If I didn’t know how important Christmas was to you, I would think you are on a quest to ruin the holiday. I suppose you are going to attack Grandma’s homemade divinity next. (:-)

Actually, I enjoyed the article. It was very informative. But, I know now that I will never look at mistletoe in quite the same way again.

Indie
Guest
15 years ago

I almost feel I should leap to the defense of poor, attacked mistletoe. Fertility rituals are not a bad thing, per se. They’re almost as ancient as the act itself.

But what you said in your comment about hauling it into the house like a corpse, that’s how I feel about the tree! For the first time ever, because I’m so busy this year, I have an artificial tree. It’s beautiful and perfect, nothing died to get it in here and it isn’t shedding any needles or posing any fire hazards! And the lights are built into it.
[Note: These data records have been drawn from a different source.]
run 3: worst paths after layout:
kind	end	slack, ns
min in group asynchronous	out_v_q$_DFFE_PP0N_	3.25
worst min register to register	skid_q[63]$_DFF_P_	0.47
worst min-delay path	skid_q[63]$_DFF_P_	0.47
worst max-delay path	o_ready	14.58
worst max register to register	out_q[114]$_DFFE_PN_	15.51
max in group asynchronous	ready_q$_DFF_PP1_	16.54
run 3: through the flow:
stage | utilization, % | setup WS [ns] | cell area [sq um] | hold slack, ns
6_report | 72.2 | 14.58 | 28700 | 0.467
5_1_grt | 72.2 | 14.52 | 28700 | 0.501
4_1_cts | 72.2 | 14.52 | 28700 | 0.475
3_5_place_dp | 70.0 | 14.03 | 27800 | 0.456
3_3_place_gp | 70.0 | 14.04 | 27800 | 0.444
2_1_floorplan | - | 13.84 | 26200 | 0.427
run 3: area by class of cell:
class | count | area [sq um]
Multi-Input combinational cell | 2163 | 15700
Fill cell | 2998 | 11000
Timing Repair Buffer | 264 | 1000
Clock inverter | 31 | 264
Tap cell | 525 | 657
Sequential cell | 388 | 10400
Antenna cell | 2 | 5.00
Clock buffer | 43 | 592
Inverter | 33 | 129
From an optimization exercise on the open Yosys and OpenROAD flow, aimed at small area; shortcuts taken in it are not production practice.
In this exercise RTL edits were held to simulation tests only and were not proved equivalent to the original.
Power figures rest on the tool's default switching activity, not on a simulated workload.

// bus_fab_top
module bus_fab_top #(
    parameter int MST_NUM = 3,
    parameter int SLV_NUM = 4
) (
    input  logic                  clk,
    input  logic                  rst_n,
    input  logic [MST_NUM-1:0]    mst_req_vld,
    output logic [MST_NUM-1:0]    mst_req_rdy,
    input  logic [MST_NUM*69-1:0] mst_req,
    output logic [MST_NUM-1:0]    mst_rsp_vld,
    input  logic [MST_NUM-1:0]    mst_rsp_rdy,
    output logic [MST_NUM*34-1:0] mst_rsp,
    output logic [SLV_NUM-1:0]    slv_req_vld,
    input  logic [SLV_NUM-1:0]    slv_req_rdy,
    output logic [SLV_NUM*69-1:0] slv_req,
    input  logic [SLV_NUM-1:0]    slv_rsp_vld,
    output logic [SLV_NUM-1:0]    slv_rsp_rdy,
    input  logic [SLV_NUM*34-1:0] slv_rsp
);
    localparam int REQ_W = 69;
    localparam int RSP_W = 34;
    localparam int REG_LSB = 36 + 28;
    logic [2*SLV_NUM-1:0] ptr;       
    logic [SLV_NUM-1:0]   held;
    logic [MST_NUM-1:0]   fault_r;
    logic [2*SLV_NUM-1:0] ptr_nxt;
    logic [SLV_NUM-1:0]   held_nxt;
    logic [MST_NUM-1:0]   fault_nxt;
    logic [SLV_NUM*MST_NUM-1:0] hold;   
    logic [SLV_NUM*MST_NUM-1:0] sel;    
    logic [SLV_NUM*MST_NUM-1:0] vm;     
    logic [MST_NUM-1:0] mapped_vld, mapped_n, fault_n, fault_set_n;
    for (genvar m = 0; m < MST_NUM; m++) begin : g_mc
        localparam int A = m*REQ_W + REG_LSB;
        logic [SLV_NUM-1:0] sel_m, hold_m;
        for (genvar s = 0; s < SLV_NUM; s++) begin : g_t
            assign sel_m[s]  = sel[s*MST_NUM + m];
            assign hold_m[s] = hold[s*MST_NUM + m];
        end
  ...
export LEC_CHECK = 0
export CAP_MARGIN = 20
export CORE_AREA = 5 5 225 225
export DIE_AREA = 0 0 230 230
export PLACE_DENSITY = 0.6
export SLEW_MARGIN = 20
export SYNTH_HIERARCHICAL = 1
create_clock -name core_clock -period 10.0 [get_ports {clk}]
standard.sh (not shown) runs the stock make flow with config.mk's settings and CLKGATE_MAP_FILE= SYNTH_SCRIPT=/design/flow/synth_recipe.tcl, a recipe that flattens the netlist after the stock synthesis.
==> flow/flow/run.sh <==
#!/bin/bash
# The standard layout, with every port buffered by a buf_1 instead of the
# default delay buffer, and the pins placed bit slice by bit slice around
# the die (flow/pins.tcl).
set -euo pipefail
export BUFFER_PORTS_ARGS="-buffer_cell sky130_fd_sc_hd__buf_1"
export IO_CONSTRAINTS="$PWD/flow/pins.tcl"
bash standard.sh > standard.log 2>&1
Other scripts of this flow, unchanged in this note and not shown: flow/flow/pins.tcl
Next try:
Settings changed: CELL_PAD_IN_SITES_DETAIL_PLACEMENT from default to 1, PLACE_DENSITY 0.6 to 0.45.
The new run finished with timing, DRC and antenna clean.
Global-route usage increases by 4.1 points.
Non-clock buffer count is unchanged.
Worst setup slack is worse by 94 ps.
Clock-buffer cell count went down by 1.

========
bus_fab_top, a different RTL version from the one above (not shown whole).
For scale: roughly 6500 um^2 of cells after synthesis.
// bus_fab_top
module bus_fab_top #(
    parameter int MST_NUM = 3,
    parameter int SLV_NUM = 4
) (
    input  logic                  clk,
    input  logic                  rst_n,
    input  logic [MST_NUM-1:0]    mst_req_vld,
    output logic [MST_NUM-1:0]    mst_req_rdy,
    input  logic [MST_NUM*69-1:0] mst_req,
    output logic [MST_NUM-1:0]    mst_rsp_vld,
    input  logic [MST_NUM-1:0]    mst_rsp_rdy,
    output logic [MST_NUM*34-1:0] mst_rsp,
    output logic [SLV_NUM-1:0]    slv_req_vld,
    input  logic [SLV_NUM-1:0]    slv_req_rdy,
    output logic [SLV_NUM*69-1:0] slv_req,
    input  logic [SLV_NUM-1:0]    slv_rsp_vld,
    output logic [SLV_NUM-1:0]    slv_rsp_rdy,
    input  logic [SLV_NUM*34-1:0] slv_rsp
);
==> flow/config.mk <==
export PLATFORM = sky130hd
export DESIGN_NAME = bus_fab_top
export DESIGN_NICKNAME = bus_fab_top
export VERILOG_FILES = /design/flow/design.v
export SDC_FILE = /design/flow/constraint.sdc
export NUM_CORES = 4
export LEC_CHECK = 0
export CAP_MARGIN = 20
export CELL_PAD_IN_SITES_DETAIL_PLACEMENT = 1
export CORE_AREA = 5 5 225 225
export CTS_BUF_LIST = sky130_fd_sc_hd__clkbuf_4
export DIE_AREA = 0 0 230 230
export PLACE_DENSITY = 0.45
export SLEW_MARGIN = 20
export SYNTH_HIERARCHICAL = 1
==> flow/constraint.sdc <==
create_clock -name core_clock -period 10.0 [get_ports {clk}]
set_input_delay 2.0000 -clock core_clock [delete_from_list [all_inputs] [get_ports {clk}]]
set_output_delay 2.0000 -clock core_clock [all_outputs]
set_load 0.01 [all_outputs]
Scripts as last shown in full above: flow/flow/run.sh
Other scripts of this flow, unchanged in this note and not shown: flow/flow/pins.tcl
The starting point finished clean.
Rerun with:
CTS_BUF_LIST = sky130_fd_sc_hd__clkbuf_8   (was sky130_fd_sc_hd__clkbuf_4)
Hold slack loses 0.0048 ns.
Cell area stays flat.
Setup slack loses 0.0091 ns.
Die area is unchanged.

========
Another version of the RTL of bus_fab_top (not shown whole).
Size in the first run: ~880 cells after synthesis, roughly 15 flip-flops, about 0.0064 mm² of cells after synthesis.
## bus_fab_top
module bus_fab_top #(
    parameter int MST_NUM = 3,
    parameter int SLV_NUM = 4
) (
    input  logic                  clk,
    input  logic                  rst_n,
    input  logic [MST_NUM-1:0]    mst_req_vld,
    output logic [MST_NUM-1:0]    mst_req_rdy,
    input  logic [MST_NUM*69-1:0] mst_req,
    output logic [MST_NUM-1:0]    mst_rsp_vld,
    input  logic [MST_NUM-1:0]    mst_rsp_rdy,
    output logic [MST_NUM*34-1:0] mst_rsp,
    output logic [SLV_NUM-1:0]    slv_req_vld,
    input  logic [SLV_NUM-1:0]    slv_req_rdy,
    output logic [SLV_NUM*69-1:0] slv_req,
    input  logic [SLV_NUM-1:0]    slv_rsp_vld,
    output logic [SLV_NUM-1:0]    slv_rsp_rdy,
    input  logic [SLV_NUM*34-1:0] slv_rsp
);
Settings: LEC_CHECK=0, CAP_MARGIN=20, CELL_PAD_IN_SITES_DETAIL_PLACEMENT=1, CORE_AREA=5 5 225 225, CTS_BUF_LIST=sky130_fd_sc_hd__clkbuf_4, DIE_AREA=0 0 230 230, PLACE_DENSITY=0.45, SLEW_MARGIN=20, SYNTH_HIERARCHICAL=1; clock period 10.0 ns.
Scripts as last shown in full above: flow/flow/run.sh
Other scripts of this flow, unchanged in this note and not shown: flow/flow/pins.tcl
The starting point completed without violations.
Edit:
Settings changed: CTS_BUF_LIST sky130_fd_sc_hd__clkbuf_4 to sky130_fd_sc_hd__clkbuf_4 sky130_fd_sc_hd__clkbuf_8.
Final cell count is unchanged.
Critical path depth does not change.
Via count drops by 0.97%.
Non-clock buffer count does not change.
Power climbs by 0.60%.
Clock-buffer cell count is unchanged.
Worst setup slack is better by 0.012 ns.
Maximum frequency barely changes.
Routed wire length barely changes.
Die area is unchanged.
Edit:
Settings changed: CTS_BUF_LIST sky130_fd_sc_hd__clkbuf_4 sky130_fd_sc_hd__clkbuf_8 to sky130_fd_sc_hd__clkbuf_8.
Critical path depth is unchanged.
Total power does not change.
Worst setup slack is unchanged.
Edit:
Settings changed: CAP_MARGIN 20 to 5, SLEW_MARGIN 20 to 5.
Result:
- The new run passed the timing, DRC and antenna checks
- sequential cell count stays the same
- die area does not change
- global-route usage does not change
- clock-buffer cell count is unchanged
- wire length barely changes
- setup slack is worse by 0.018 ns
- clock skew is about the same
- design area stays flat
- cell count is unchanged
- clock power stays flat

## what the ideal ports hide
In the flow no input, the clock included, has a driving cell. The finished layouts below were timed again as built, in two steps. Step 1: set_driving_cell puts a clkbuf_16 on clk and a buf_2 on each other input, an assumption about the parent block. Step 2 times the ports against the registers' clock, not the clock port: input delays grow and output delays shrink by t, the midpoint of the rising clock arrivals with the driver on. Slacks: ideal / step 1 / step 2; pairs: ideal / step 1.
run | shift t [ns] | setup slack, ns | latest minus earliest clock arrival (ns) | slew at the worst register clock pin (ns) | worst slew at a driven data input, ns
the first run of note 1 | 0.282 | 3.466 / 3.443 / 3.443 | 0.006 / 0.006 | 0.05 / 0.05 | 0.06
the second run of note 1 | 0.283 | 3.372 / 3.324 / 3.324 | 0.010 / 0.009 | 0.05 / 0.05 | 0.07
the first run of note 2 | 0.322 | 3.383 / 3.338 / 3.338 | 0.005 / 0.006 | 0.11 / 0.11 | 0.07
the second run of note 2 | 0.283 | 3.374 / 3.329 / 3.329 | 0.003 / 0.004 | 0.07 / 0.07 | 0.06
the first run of note 3 | 0.330 | 3.420 / 3.374 / 3.374 | 0.026 / 0.026 | 0.12 / 0.12 | 0.07
the second run of note 3 | 0.285 | 3.431 / 3.386 / 3.386 | 0.011 / 0.011 | 0.07 / 0.07 | 0.07
the third run of note 3 | 0.285 | 3.431 / 3.386 / 3.386 | 0.011 / 0.011 | 0.07 / 0.07 | 0.07
the fourth run of note 3 | 0.286 | 3.413 / 3.365 / 3.365 | 0.011 / 0.011 | 0.07 / 0.07 | 0.07
After both steps every run listed still meets setup and hold.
I’ve been burning a pine-scented candle in the evenings and my senses are quite satisfied. I feel almost embarrassed by how much I love my artificial tree. At least it’s not a corpse!

Indie
Guest
15 years ago

Oh, and nice photo. A delight as always. I love your photos and feel blessed by them every time. Our beautiful world!:)

Toni
Guest
15 years ago

Oh , man…I really shouldn’t be reading that at work, because I’m laughing out loud!! I should be working instead – busted!! But totally worth it. 🙂

jason
Guest
jason
15 years ago

“Let’s hang a parasite, tie it with a red ribbon, and kiss under it for luck? ”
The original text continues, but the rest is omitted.